Objective: To determine the occurrence of narcotic withdrawal in critically ill children who receive continuous infusions of fentanyl.
Design: Prospective case series.
Setting: A university hospital pediatric intensive care unit.
Patients: Twenty-three children, aged 1 wk to 22 months (mean 6 months), who required assisted mechanical ventilation and who received continuous infusions of fentanyl for > 24 hrs.

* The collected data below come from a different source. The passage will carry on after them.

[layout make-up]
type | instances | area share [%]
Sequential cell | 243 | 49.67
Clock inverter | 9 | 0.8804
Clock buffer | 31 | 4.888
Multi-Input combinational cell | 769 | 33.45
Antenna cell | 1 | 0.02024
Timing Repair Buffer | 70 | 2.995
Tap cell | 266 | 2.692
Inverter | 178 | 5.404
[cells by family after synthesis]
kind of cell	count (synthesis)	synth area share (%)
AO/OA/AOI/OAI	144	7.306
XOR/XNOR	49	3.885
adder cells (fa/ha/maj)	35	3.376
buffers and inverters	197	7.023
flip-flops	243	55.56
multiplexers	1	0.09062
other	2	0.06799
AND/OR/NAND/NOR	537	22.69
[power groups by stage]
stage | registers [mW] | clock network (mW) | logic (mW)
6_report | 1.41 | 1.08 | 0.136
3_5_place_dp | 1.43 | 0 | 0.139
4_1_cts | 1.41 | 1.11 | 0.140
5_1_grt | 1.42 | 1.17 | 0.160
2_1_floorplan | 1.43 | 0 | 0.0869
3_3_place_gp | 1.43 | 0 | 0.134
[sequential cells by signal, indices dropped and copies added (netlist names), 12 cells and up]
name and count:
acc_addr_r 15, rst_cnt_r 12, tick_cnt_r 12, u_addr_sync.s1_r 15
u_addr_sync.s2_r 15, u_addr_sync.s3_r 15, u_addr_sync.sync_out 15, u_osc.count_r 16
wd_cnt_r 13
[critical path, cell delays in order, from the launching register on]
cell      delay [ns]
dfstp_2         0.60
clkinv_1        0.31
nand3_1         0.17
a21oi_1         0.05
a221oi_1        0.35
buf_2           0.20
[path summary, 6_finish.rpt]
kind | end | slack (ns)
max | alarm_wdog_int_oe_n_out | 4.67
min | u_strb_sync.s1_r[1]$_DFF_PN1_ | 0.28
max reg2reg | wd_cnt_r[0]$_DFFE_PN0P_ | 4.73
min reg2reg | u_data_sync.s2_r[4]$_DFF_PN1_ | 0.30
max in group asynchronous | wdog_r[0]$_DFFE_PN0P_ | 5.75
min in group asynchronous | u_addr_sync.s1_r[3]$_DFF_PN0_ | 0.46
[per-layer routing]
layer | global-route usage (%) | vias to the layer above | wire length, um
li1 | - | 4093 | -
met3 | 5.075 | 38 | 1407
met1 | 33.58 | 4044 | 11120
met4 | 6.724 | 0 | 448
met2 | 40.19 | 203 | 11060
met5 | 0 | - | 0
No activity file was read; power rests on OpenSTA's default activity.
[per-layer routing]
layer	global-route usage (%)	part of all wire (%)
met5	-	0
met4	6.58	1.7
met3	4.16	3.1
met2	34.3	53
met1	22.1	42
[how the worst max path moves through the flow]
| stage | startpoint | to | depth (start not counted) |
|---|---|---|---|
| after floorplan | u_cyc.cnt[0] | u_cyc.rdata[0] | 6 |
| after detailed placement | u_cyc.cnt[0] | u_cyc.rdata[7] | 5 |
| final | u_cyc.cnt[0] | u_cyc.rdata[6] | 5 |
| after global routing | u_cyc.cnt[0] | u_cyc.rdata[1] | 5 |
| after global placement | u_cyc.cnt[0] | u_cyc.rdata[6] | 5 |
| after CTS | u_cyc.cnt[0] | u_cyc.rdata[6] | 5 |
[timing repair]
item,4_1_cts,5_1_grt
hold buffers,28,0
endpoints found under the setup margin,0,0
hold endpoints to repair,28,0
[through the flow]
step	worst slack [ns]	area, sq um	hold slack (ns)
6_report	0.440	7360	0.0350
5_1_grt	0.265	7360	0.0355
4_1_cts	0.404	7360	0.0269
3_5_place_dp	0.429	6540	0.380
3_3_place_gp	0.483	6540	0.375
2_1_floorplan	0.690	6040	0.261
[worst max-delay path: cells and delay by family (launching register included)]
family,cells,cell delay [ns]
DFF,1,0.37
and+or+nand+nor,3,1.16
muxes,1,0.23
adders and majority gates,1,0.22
[src/sacs_pkg.sv]
// Shared constants and types for the serial ADC conversion sequencer
package sacs_pkg;

    // Result, address and edge-counter widths
    localparam int RES_BITS  = 10;
    localparam int ADDR_BITS = 4;
    localparam int CNT_BITS  = 5;

    // Shift-clock edge counts that mark the phases of a transfer
    localparam logic [4:0] ADDR_EDGES  = 5'h04;
    localparam logic [4:0] SAMPLE_FALL = 5'h04;
    localparam logic [4:0] HOLD_FALL   = 5'h0A;
    localparam logic [4:0] LAST_FALL   = 5'h10;

    // Channel address codes
    localparam logic [3:0] EXT_LAST_CODE  = 4'hA;
    localparam logic [3:0] TEST_HALF_CODE = 4'hB;
    localparam logic [3:0] TEST_LOW_CODE  = 4'hC;
    localparam logic [3:0] TEST_HIGH_CODE = 4'hD;

    // Values after reset
    localparam logic       EOC_RESET    = 1'b1;
    localparam logic [9:0] RESULT_RESET = 10'h000;

    // Conversion timing: each bit trial takes a least settling time
    localparam int CLK_PERIOD_NS   = 100;
    localparam int CONV_BIT_NS     = 400;
    localparam int CONV_BIT_CYCLES = (CONV_BIT_NS + CLK_PERIOD_NS - 1) / CLK_PERIOD_NS;

    // Serial sequence states
    typedef enum logic [2:0] {
        SEQ_OFF   = 3'b001,
        SEQ_SHIFT = 3'b010,
        SEQ_TAIL  = 3'b100
    } sacs_seq_type;

    // Conversion controller states
    typedef enum logic [2:0] {
        CONV_IDLE  = 3'b001,
        CONV_TRIAL = 3'b010,
        CONV_DONE  = 3'b100
    } sacs_conv_type;

endpackage : sacs_pkg

[src/sacs_conv.sv]
// Internal successive-approximation conversion controller
`timescale 1ns/10ps
`default_nettype none
module sacs_conv
    import sacs_pkg::*;
#(
    parameter int RES_W       = RES_BITS,
    parameter int STEP_CYCLES = CONV_BIT_CYCLES
) (
    input  wire logic             clk_sys,
    input  wire logic             rst_b,
    input  wire logic             start,
    input  wire logic             cmp_keep,
    output logic [RES_W-1:0]      trial_code,
    output logic                  busy,
    output logic                  done,
    output logic [RES_W-1:0]      result
);

    typedef struct packed {
        sacs_conv_type    state;
        logic             cmp_s1;
        logic             cmp_s2;
        logic [RES_W-1:0] code;
        logic [RES_W-1:0] mask;
        logic [7:0]       wait_cnt;
        logic             done;
        logic [RES_W-1:0] result;
    } sacs_conv_st_type;

    sacs_conv_st_type st;
    sacs_conv_st_type next_st;

    localparam logic [7:0] STEP_LAST = 8'(STEP_CYCLES - 1);

    // Fixed-length bit trials, MSB first; result held until next completion
    always_comb begin
        next_st        = st;
        next_st.cmp_s1 = cmp_keep;
        next_st.cmp_s2 = st.cmp_s1;
        next_st.done   = 1'b0;
        unique case (st.state)
            CONV_IDLE: begin
                if (start) begin
                    next_st.state    = CONV_TRIAL;
                    next_st.mask     = {1'b1, {(RES_W-1){1'b0}}};
                    next_st.code     = {1'b1, {(RES_W-1){1'b0}}};
                    next_st.wait_cnt = 8'h00;
                end
            end
            CONV_TRIAL: begin
                if (st.wait_cnt == STEP_LAST) begin
                    next_st.wait_cnt = 8'h00;
                    next_st.mask     = st.mask >> 1;
                    next_st.code     = (st.cmp_s2 ? st.code : (st.code & ~st.mask)) | (st.mask >> 1);
                    if (st.mask[0]) begin
                        next_st.result = st.cmp_s2 ? st.code : (st.code & ~st.mask);
                        next_st.done   = 1'b1;
                        next_st.state  = CONV_DONE;
                    end
                end else begin
                    next_st.wait_cnt = st.wait_cnt + 8'h01;
                end
            end
            CONV_DONE: begin
                next_st.state = CONV_IDLE;
            end
        endcase
    end

    // State register
    always_ff @(posedge clk_sys or negedge rst_b) begin
        if (!rst_b) begin
            st <= '{state: CONV_IDLE, cmp_s1: 1'b0, cmp_s2: 1'b0, code: '0, mask: '0,
                    wait_cnt: 8'h00, done: 1'b0, result: RESULT_RESET};
        end else begin
            st <= next_st;
        end
    end

    assign trial_code = st.code;
    assign busy       = st.state[1]; // High while trials run
    assign done       = st.done;
    assign result     = st.result;

endmodule // sacs_conv
`default_nettype wire

[src/sacs_seq.sv]
// Serial interface and conversion sequencer of a 10-bit SAR converter
`timescale 1ns/10ps
`default_nettype none
module sacs_seq
    import sacs_pkg::*;
#(
    parameter int STEP_CYCLES = CONV_BIT_CYCLES
) (
    input  wire logic                 clk_sys,
    input  wire logic                 rst_b,
    input  wire logic                 cs_b,
    input  wire logic                 io_clk,
    input  wire logic                 addr_in,
    input  wire logic                 cmp_keep,
    output logic                      data_out,
    output logic                      data_out_oe,
    output logic                      eoc,
    output logic [ADDR_BITS-1:0]      chan_sel,
    output logic                      chan_valid,
    output logic                      ext_sel,
    output logic [2:0]                test_sel,
    output logic                      sample_en,
    output logic [RES_BITS-1:0]       dac_code
);

    typedef struct packed {
        sacs_seq_type          seq;
        logic                  cs_s1;
        logic                  cs_s2;
        logic                  cs_prev;
        logic                  ck_s1;
        logic                  ck_s2;
        logic                  ck_prev;
        logic                  ad_s1;
        logic                  ad_s2;
        logic [CNT_BITS-1:0]   rcnt;
        logic [CNT_BITS-1:0]   fcnt;
        logic [ADDR_BITS-1:0]  addr_sh;
        logic [ADDR_BITS-1:0]  chan;
        logic                  chan_valid;
        logic                  ext_sel;
        logic [2:0]            test_sel;
        logic                  sample_en;
        logic [RES_BITS-1:0]   shreg;
        logic                  dout;
        logic                  oe;
        logic                  eoc;
        logic                  conv_start;
    } sacs_seq_st_type;

    sacs_seq_st_type         st;
    sacs_seq_st_type         next_st;
    logic                    conv_done;
    logic [RES_BITS-1:0]     conv_result;

    // Maps a channel code onto the three test-voltage selects
    function automatic logic [2:0] test_decode(input logic [3:0] code);
        logic [2:0] sel;
        sel = 3'h0;
        if (code == TEST_HALF_CODE) sel = 3'h1;
        if (code == TEST_LOW_CODE)  sel = 3'h2;
        if (code == TEST_HIGH_CODE) sel = 3'h4;
        return sel;
    endfunction

    // Saturating shift-clock edge counter step
    function automatic logic [4:0] count_up(input logic [4:0] cnt);
        return (cnt == LAST_FALL) ? cnt : cnt + 5'h01;
    endfunction

    // Sequencer: synchronisers, edge detection, address, sampling, result shift
    always_comb begin
        logic       cs_act;
        logic       cs_fall;
        logic       ck_rise;
        logic       ck_fall;
        logic       start_seq;
        logic [4:0] fnew;
        cs_act    = 1'b0;
        cs_fall   = 1'b0;
        ck_rise   = 1'b0;
        ck_fall   = 1'b0;
        start_seq = 1'b0;
        fnew      = 5'h00;

        next_st            = st;
        next_st.cs_s1      = cs_b;
        next_st.cs_s2      = st.cs_s1;
        next_st.cs_prev    = st.cs_s2;
        next_st.ck_s1      = io_clk;
        next_st.ck_s2      = st.ck_s1;
        next_st.ck_prev    = st.ck_s2;
        next_st.ad_s1      = addr_in;
        next_st.ad_s2      = st.ad_s1;
        next_st.conv_start = 1'b0;

        cs_act  = ~st.cs_s2;
        cs_fall = st.cs_prev & ~st.cs_s2;
        ck_rise = ~st.ck_prev & st.ck_s2;
        ck_fall = st.ck_prev & ~st.ck_s2;
        fnew    = count_up(st.fcnt);

        // Done output follows the conversion controller
        if (conv_done) begin
            next_st.eoc = 1'b1;
        end

        unique case (st.seq)
            SEQ_OFF: begin
                next_st.oe        = 1'b0;
                next_st.sample_en = 1'b0;
                if (cs_fall) begin
                    start_seq = 1'b1;
                end
            end
            SEQ_SHIFT: begin
                if (ck_rise && st.rcnt < ADDR_EDGES) begin
                    next_st.addr_sh = {st.addr_sh[ADDR_BITS-2:0], st.ad_s2};
                    next_st.rcnt    = st.rcnt + 5'h01;
                    if (st.rcnt == ADDR_EDGES - 5'h01) begin
                        next_st.chan       = {st.addr_sh[ADDR_BITS-2:0], st.ad_s2};
                        next_st.chan_valid = 1'b1;
                        next_st.ext_sel    = ({st.addr_sh[ADDR_BITS-2:0], st.ad_s2} <= EXT_LAST_CODE);
                        next_st.test_sel   = test_decode({st.addr_sh[ADDR_BITS-2:0], st.ad_s2});
                    end
                end
                if (ck_fall) begin
                    next_st.fcnt = fnew;
                    if (fnew == SAMPLE_FALL) begin
                        next_st.sample_en = 1'b1;
                    end
                    if (fnew < HOLD_FALL) begin
                        next_st.dout  = st.shreg[RES_BITS-2];
                        next_st.shreg = {st.shreg[RES_BITS-2:0], 1'b0};
                    end else begin
                        next_st.dout       = 1'b0;
                        next_st.sample_en  = 1'b0;
                        next_st.conv_start = 1'b1;
                        next_st.eoc        = 1'b0;
                        next_st.seq        = SEQ_TAIL;
                    end
                end
            end
            SEQ_TAIL: begin
                next_st.dout = 1'b0;
                if (ck_fall) begin
                    next_st.fcnt = fnew;
                    if (fnew == LAST_FALL && (st.eoc || conv_done)) begin
                        start_seq = 1'b1;
                    end
                end
                if (conv_done && (st.fcnt == HOLD_FALL || st.fcnt == LAST_FALL)) begin
                    start_seq = 1'b1;
                end
            end
        endcase

        // New sequence: counters cleared, previous result loaded, MSB driven
        if (start_seq) begin
            next_st.seq        = SEQ_SHIFT;
            next_st.rcnt       = 5'h00;
            next_st.fcnt       = 5'h00;
            next_st.chan_valid = 1'b0;
            next_st.sample_en  = 1'b0;
            next_st.shreg      = conv_result;
            next_st.dout       = conv_result[RES_BITS-1];
            next_st.oe         = 1'b1;
        end

        // Select inactive overrides the sequence state, output enable and sample enable
        if (!cs_act) begin
            next_st.seq       = SEQ_OFF;
            next_st.oe        = 1'b0;
            next_st.sample_en = 1'b0;
        end
    end

    // State register
    always_ff @(posedge clk_sys or negedge rst_b) begin
        if (!rst_b) begin
            st <= '{seq: SEQ_OFF, cs_s1: 1'b1, cs_s2: 1'b1, cs_prev: 1'b1,
                    ck_s1: 1'b0, ck_s2: 1'b0, ck_prev: 1'b0, ad_s1: 1'b0, ad_s2: 1'b0,
                    rcnt: 5'h00, fcnt: 5'h00, addr_sh: 4'h0, chan: 4'h0, chan_valid: 1'b0,
                    ext_sel: 1'b0, test_sel: 3'h0, sample_en: 1'b0, shreg: RESULT_RESET,
                    dout: 1'b0, oe: 1'b0, eoc: EOC_RESET, conv_start: 1'b0};
        end else begin
            st <= next_st;
        end
    end

    // Internal conversion controller on the system clock
    sacs_conv #(
        .RES_W       (RES_BITS),
        .STEP_CYCLES (STEP_CYCLES)
    ) u_conv (
        .clk_sys    (clk_sys),
        .rst_b      (rst_b),
        .start      (st.conv_start),
        .cmp_keep   (cmp_keep),
        .trial_code (dac_code),
        .busy       (),
        .done       (conv_done),
        .result     (conv_result)
    );

    // Outputs straight from state flops
    assign data_out    = st.dout;
    assign data_out_oe = st.oe;
    assign eoc         = st.eoc;
    assign chan_sel    = st.chan;
    assign chan_valid  = st.chan_valid;
    assign ext_sel     = st.ext_sel;
    assign test_sel    = st.test_sel;
    assign sample_en   = st.sample_en;

endmodule // sacs_seq
`default_nettype wire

Measurements and main results: Total fentanyl dose received, length of infusion, and peak infusion rate were recorded. Patients were evaluated for narcotic withdrawal by the Neonatal Abstinence Scoring System of Finnegan. Children with scores of > or = 8 were considered to have narcotic withdrawal. Withdrawal was observed in 13 (57%) of 23 infants. Total fentanyl dose (2.96 +/- 4.10 vs. 0.53 +/- 0.37 mg/kg, p < .005) and length of fentanyl infusion (13.1 +/- 11.3 vs. 3.8 +/- 1.5 days, p < .0001) were significantly greater in those infants with narcotic withdrawal than in those infants with no withdrawal, respectively. Peak fentanyl infusion rate (9.9 +/- 7.8 vs. 9.2 +/- 4.4 micrograms/kg/hr) did not differ significantly between the two groups. A total fentanyl dose of > 2.5 mg/kg or a duration of infusion of > 9 days was 100% predictive of withdrawal.
Conclusions: Continuous infusions of fentanyl produce a high occurrence rate of narcotic withdrawal when administered to critically ill children. This effect is both dose- and duration-dependent.